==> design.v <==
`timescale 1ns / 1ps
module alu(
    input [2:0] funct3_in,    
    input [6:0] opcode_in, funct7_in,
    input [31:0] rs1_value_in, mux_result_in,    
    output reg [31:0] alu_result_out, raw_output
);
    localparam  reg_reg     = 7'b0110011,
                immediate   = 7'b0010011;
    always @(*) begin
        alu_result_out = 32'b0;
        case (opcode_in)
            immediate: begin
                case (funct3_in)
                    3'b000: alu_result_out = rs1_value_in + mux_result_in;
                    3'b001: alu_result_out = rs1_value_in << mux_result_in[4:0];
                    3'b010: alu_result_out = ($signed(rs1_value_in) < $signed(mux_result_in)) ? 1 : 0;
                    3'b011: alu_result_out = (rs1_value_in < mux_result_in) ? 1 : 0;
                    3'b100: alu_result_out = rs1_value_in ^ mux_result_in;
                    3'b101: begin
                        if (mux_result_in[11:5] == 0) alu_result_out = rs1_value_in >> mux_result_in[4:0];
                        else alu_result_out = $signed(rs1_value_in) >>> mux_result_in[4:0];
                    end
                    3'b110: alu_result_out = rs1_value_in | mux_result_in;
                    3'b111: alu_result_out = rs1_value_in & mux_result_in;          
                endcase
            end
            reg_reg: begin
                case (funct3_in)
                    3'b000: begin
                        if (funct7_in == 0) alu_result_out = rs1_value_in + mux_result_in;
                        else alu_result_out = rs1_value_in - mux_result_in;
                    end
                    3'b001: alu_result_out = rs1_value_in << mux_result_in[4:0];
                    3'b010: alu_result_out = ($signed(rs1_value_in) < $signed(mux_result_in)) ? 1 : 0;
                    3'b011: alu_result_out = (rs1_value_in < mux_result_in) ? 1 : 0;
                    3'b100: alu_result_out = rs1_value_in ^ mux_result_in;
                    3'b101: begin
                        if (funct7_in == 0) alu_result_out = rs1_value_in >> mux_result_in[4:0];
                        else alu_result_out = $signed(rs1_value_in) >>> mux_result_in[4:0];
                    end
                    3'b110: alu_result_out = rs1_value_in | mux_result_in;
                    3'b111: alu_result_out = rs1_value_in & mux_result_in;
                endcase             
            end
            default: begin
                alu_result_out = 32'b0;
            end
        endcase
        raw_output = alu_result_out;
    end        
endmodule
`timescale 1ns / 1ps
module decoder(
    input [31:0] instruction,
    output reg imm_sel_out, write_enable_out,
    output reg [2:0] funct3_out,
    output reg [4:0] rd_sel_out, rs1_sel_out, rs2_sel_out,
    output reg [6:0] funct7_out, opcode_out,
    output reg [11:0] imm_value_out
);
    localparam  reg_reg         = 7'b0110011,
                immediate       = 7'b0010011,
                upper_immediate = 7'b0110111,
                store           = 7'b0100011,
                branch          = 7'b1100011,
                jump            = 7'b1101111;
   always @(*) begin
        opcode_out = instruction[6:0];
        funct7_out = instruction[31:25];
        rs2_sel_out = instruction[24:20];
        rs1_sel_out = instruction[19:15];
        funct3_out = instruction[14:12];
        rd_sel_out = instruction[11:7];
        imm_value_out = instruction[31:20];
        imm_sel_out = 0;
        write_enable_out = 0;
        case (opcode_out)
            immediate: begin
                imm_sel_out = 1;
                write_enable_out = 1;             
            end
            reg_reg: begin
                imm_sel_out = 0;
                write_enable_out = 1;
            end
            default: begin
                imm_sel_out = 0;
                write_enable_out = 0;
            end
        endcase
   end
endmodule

++++

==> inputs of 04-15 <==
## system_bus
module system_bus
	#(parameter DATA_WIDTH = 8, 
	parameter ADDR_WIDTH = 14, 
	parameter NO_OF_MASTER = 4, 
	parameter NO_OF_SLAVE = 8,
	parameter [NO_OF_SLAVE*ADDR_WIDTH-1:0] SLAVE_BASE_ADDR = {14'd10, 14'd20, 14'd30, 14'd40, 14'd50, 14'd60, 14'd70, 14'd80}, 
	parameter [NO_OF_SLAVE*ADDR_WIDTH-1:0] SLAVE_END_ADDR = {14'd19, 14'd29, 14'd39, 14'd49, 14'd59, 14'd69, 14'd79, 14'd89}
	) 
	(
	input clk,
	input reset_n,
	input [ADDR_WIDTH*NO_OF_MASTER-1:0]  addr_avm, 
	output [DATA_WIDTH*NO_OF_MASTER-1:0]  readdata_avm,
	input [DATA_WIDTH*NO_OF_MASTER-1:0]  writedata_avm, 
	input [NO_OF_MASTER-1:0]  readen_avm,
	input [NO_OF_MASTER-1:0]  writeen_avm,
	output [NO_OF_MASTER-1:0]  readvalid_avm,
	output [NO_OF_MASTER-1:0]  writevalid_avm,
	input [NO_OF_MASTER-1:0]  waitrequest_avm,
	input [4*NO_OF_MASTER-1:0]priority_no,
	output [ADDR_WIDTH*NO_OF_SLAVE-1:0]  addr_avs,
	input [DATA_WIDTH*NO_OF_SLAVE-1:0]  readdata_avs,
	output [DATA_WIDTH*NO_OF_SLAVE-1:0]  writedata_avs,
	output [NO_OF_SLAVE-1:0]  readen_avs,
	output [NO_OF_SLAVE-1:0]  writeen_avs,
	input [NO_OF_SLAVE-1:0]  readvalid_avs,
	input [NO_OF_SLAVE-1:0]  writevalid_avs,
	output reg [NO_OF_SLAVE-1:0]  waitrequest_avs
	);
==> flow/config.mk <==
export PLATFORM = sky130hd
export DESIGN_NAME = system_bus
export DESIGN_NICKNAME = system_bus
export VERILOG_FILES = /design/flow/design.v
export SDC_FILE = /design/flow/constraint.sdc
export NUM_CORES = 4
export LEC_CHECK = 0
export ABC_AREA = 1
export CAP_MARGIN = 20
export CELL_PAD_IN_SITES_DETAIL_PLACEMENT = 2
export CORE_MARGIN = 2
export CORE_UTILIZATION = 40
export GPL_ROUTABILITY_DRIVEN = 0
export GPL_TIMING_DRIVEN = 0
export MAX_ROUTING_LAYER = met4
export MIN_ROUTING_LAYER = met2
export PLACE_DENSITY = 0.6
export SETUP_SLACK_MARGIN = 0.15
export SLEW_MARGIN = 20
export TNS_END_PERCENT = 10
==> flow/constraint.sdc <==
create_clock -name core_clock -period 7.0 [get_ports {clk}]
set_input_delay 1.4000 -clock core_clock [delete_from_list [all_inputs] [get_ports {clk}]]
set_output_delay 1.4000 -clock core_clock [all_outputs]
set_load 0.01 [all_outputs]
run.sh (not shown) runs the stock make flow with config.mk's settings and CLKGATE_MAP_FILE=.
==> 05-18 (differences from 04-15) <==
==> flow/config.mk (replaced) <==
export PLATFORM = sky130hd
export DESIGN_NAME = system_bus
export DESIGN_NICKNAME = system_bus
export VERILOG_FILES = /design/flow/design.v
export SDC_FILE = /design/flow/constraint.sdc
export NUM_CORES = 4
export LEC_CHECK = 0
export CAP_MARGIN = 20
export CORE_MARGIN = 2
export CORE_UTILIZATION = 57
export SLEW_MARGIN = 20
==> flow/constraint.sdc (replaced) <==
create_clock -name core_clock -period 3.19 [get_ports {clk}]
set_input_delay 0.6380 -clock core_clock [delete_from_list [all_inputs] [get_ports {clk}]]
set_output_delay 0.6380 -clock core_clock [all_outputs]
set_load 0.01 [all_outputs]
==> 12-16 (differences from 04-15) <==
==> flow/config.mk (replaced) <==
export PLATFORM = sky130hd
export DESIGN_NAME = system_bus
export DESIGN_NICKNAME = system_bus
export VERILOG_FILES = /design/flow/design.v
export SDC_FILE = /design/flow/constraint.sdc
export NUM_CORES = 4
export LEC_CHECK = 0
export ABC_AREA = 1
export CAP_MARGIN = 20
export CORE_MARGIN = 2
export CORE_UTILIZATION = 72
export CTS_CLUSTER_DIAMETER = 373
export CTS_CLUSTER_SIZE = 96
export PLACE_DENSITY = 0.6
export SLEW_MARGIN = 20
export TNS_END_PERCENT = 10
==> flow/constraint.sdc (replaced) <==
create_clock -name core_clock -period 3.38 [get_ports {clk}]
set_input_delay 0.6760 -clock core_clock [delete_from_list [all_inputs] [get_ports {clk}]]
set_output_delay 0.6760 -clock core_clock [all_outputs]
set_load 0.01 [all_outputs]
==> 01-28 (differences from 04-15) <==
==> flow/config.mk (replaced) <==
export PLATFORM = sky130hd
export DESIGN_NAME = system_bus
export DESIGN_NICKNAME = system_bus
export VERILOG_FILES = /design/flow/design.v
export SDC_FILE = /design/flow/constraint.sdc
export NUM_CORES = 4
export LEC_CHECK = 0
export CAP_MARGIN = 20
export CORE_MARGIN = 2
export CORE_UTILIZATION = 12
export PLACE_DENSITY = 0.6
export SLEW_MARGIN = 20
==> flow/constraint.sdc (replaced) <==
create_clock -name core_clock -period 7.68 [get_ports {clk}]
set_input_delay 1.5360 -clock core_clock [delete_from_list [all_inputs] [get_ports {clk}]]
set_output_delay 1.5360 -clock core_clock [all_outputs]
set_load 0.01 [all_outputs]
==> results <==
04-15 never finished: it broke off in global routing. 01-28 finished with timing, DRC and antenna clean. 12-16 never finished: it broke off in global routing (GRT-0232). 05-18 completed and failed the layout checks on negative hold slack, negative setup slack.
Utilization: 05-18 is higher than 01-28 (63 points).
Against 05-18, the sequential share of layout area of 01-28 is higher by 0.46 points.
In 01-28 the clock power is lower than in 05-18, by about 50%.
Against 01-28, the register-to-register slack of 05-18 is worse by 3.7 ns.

++++

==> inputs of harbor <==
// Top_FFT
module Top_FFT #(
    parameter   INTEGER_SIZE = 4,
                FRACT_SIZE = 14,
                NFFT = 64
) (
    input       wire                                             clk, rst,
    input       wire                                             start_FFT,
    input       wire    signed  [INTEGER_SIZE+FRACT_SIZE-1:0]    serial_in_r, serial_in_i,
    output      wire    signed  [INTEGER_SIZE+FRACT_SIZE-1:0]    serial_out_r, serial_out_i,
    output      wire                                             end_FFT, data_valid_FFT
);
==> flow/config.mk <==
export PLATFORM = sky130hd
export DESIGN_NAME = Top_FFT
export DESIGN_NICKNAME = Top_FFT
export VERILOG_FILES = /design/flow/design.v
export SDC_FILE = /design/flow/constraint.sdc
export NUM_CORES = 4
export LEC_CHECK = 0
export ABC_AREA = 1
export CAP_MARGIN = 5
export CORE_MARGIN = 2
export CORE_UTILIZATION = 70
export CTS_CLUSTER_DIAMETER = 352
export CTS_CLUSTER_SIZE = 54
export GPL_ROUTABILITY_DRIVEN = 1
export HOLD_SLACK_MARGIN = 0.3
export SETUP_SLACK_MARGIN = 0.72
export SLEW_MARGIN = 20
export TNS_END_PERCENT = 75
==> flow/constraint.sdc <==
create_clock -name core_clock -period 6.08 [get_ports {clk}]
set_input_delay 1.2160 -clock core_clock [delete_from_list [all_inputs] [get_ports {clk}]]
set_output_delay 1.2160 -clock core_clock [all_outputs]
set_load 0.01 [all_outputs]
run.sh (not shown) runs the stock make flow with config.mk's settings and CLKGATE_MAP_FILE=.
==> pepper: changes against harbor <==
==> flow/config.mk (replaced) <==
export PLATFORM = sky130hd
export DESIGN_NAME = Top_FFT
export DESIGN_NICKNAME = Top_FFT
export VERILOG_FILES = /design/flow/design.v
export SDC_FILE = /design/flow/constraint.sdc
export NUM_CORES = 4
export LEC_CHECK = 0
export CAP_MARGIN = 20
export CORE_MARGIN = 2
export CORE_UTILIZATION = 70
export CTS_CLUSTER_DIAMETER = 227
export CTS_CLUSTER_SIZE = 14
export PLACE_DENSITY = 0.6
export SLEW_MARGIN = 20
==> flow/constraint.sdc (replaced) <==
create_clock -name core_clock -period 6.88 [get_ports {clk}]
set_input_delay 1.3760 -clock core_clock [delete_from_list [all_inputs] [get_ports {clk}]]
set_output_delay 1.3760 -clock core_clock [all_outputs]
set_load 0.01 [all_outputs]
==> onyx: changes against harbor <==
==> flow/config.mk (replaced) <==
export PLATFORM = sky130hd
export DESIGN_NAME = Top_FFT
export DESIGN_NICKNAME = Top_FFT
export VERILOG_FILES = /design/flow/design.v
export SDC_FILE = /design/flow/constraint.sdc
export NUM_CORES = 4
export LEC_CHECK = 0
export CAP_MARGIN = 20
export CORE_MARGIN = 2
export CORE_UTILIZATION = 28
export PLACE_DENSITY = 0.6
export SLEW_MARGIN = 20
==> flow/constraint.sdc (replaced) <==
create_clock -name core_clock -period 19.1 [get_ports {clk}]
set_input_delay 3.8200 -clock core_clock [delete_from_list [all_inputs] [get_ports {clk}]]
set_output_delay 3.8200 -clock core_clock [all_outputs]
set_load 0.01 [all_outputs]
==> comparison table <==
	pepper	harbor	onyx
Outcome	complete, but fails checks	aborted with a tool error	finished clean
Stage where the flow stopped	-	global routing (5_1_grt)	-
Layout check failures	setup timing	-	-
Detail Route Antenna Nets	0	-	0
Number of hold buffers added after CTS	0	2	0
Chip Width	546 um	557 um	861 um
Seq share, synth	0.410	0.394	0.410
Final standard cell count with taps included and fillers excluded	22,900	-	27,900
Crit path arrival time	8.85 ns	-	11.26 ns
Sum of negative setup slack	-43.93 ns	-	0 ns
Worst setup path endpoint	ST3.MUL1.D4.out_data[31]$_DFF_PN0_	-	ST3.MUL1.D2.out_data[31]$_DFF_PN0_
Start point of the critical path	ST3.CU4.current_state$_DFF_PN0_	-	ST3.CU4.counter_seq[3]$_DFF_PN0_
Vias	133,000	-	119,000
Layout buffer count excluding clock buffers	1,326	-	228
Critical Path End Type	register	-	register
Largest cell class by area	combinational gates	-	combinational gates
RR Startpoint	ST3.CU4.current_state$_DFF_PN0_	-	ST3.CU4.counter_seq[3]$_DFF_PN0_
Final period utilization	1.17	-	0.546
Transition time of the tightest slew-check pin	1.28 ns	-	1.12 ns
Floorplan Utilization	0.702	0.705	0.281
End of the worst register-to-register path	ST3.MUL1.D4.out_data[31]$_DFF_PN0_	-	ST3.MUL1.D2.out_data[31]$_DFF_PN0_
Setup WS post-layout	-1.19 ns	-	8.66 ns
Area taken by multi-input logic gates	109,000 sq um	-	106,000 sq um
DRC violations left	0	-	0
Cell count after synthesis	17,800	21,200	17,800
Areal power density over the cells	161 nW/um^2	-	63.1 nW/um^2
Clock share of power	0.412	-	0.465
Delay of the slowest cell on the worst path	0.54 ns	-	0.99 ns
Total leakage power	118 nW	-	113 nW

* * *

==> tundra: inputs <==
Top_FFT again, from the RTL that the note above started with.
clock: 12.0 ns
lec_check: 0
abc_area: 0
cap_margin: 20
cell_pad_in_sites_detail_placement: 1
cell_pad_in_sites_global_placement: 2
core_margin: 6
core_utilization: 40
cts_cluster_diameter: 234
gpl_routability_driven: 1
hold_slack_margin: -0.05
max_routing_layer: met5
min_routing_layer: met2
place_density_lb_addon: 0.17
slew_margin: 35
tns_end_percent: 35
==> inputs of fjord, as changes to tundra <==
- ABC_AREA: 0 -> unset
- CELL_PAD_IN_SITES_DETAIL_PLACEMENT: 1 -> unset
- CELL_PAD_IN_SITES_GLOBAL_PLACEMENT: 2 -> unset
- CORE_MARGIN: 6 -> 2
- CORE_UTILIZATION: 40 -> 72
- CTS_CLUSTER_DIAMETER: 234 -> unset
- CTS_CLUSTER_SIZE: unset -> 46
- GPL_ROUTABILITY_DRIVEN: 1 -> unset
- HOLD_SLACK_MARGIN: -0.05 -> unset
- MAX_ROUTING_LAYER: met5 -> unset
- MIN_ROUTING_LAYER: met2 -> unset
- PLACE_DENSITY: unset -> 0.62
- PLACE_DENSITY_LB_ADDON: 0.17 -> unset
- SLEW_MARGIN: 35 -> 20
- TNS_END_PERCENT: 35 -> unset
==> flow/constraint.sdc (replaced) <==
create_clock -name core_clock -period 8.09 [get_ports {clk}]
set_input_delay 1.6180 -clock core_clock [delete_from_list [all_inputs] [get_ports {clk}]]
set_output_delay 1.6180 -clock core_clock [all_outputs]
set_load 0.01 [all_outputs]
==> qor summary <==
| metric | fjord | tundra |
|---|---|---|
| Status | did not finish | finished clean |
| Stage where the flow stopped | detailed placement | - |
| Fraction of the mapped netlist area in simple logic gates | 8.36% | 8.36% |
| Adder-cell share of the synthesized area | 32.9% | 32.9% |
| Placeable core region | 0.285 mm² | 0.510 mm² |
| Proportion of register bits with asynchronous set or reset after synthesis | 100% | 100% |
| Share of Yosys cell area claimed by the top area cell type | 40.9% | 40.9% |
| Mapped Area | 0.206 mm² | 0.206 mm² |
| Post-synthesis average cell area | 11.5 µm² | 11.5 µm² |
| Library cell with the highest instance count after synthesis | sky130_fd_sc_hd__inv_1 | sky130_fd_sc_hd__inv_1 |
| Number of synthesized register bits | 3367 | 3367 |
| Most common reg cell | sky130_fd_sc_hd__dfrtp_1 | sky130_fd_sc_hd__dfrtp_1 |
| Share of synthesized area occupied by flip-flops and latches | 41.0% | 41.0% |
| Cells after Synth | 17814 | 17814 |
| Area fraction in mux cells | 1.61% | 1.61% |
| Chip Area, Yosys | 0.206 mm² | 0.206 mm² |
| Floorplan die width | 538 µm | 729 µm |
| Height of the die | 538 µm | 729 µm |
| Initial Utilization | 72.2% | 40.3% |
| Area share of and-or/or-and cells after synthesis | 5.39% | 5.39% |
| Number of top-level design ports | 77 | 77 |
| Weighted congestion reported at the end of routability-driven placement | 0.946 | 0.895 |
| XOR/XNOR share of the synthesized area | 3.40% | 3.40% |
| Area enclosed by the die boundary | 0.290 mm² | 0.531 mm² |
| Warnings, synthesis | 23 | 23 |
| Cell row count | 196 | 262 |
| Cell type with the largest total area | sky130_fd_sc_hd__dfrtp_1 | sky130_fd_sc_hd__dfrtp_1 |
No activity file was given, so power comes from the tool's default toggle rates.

++++

=== ACTIVITY ===
Find how many lines contain "tundra" in the data. Write that number and nothing else.

=== OUTPUT FOR THIS TASK ===
3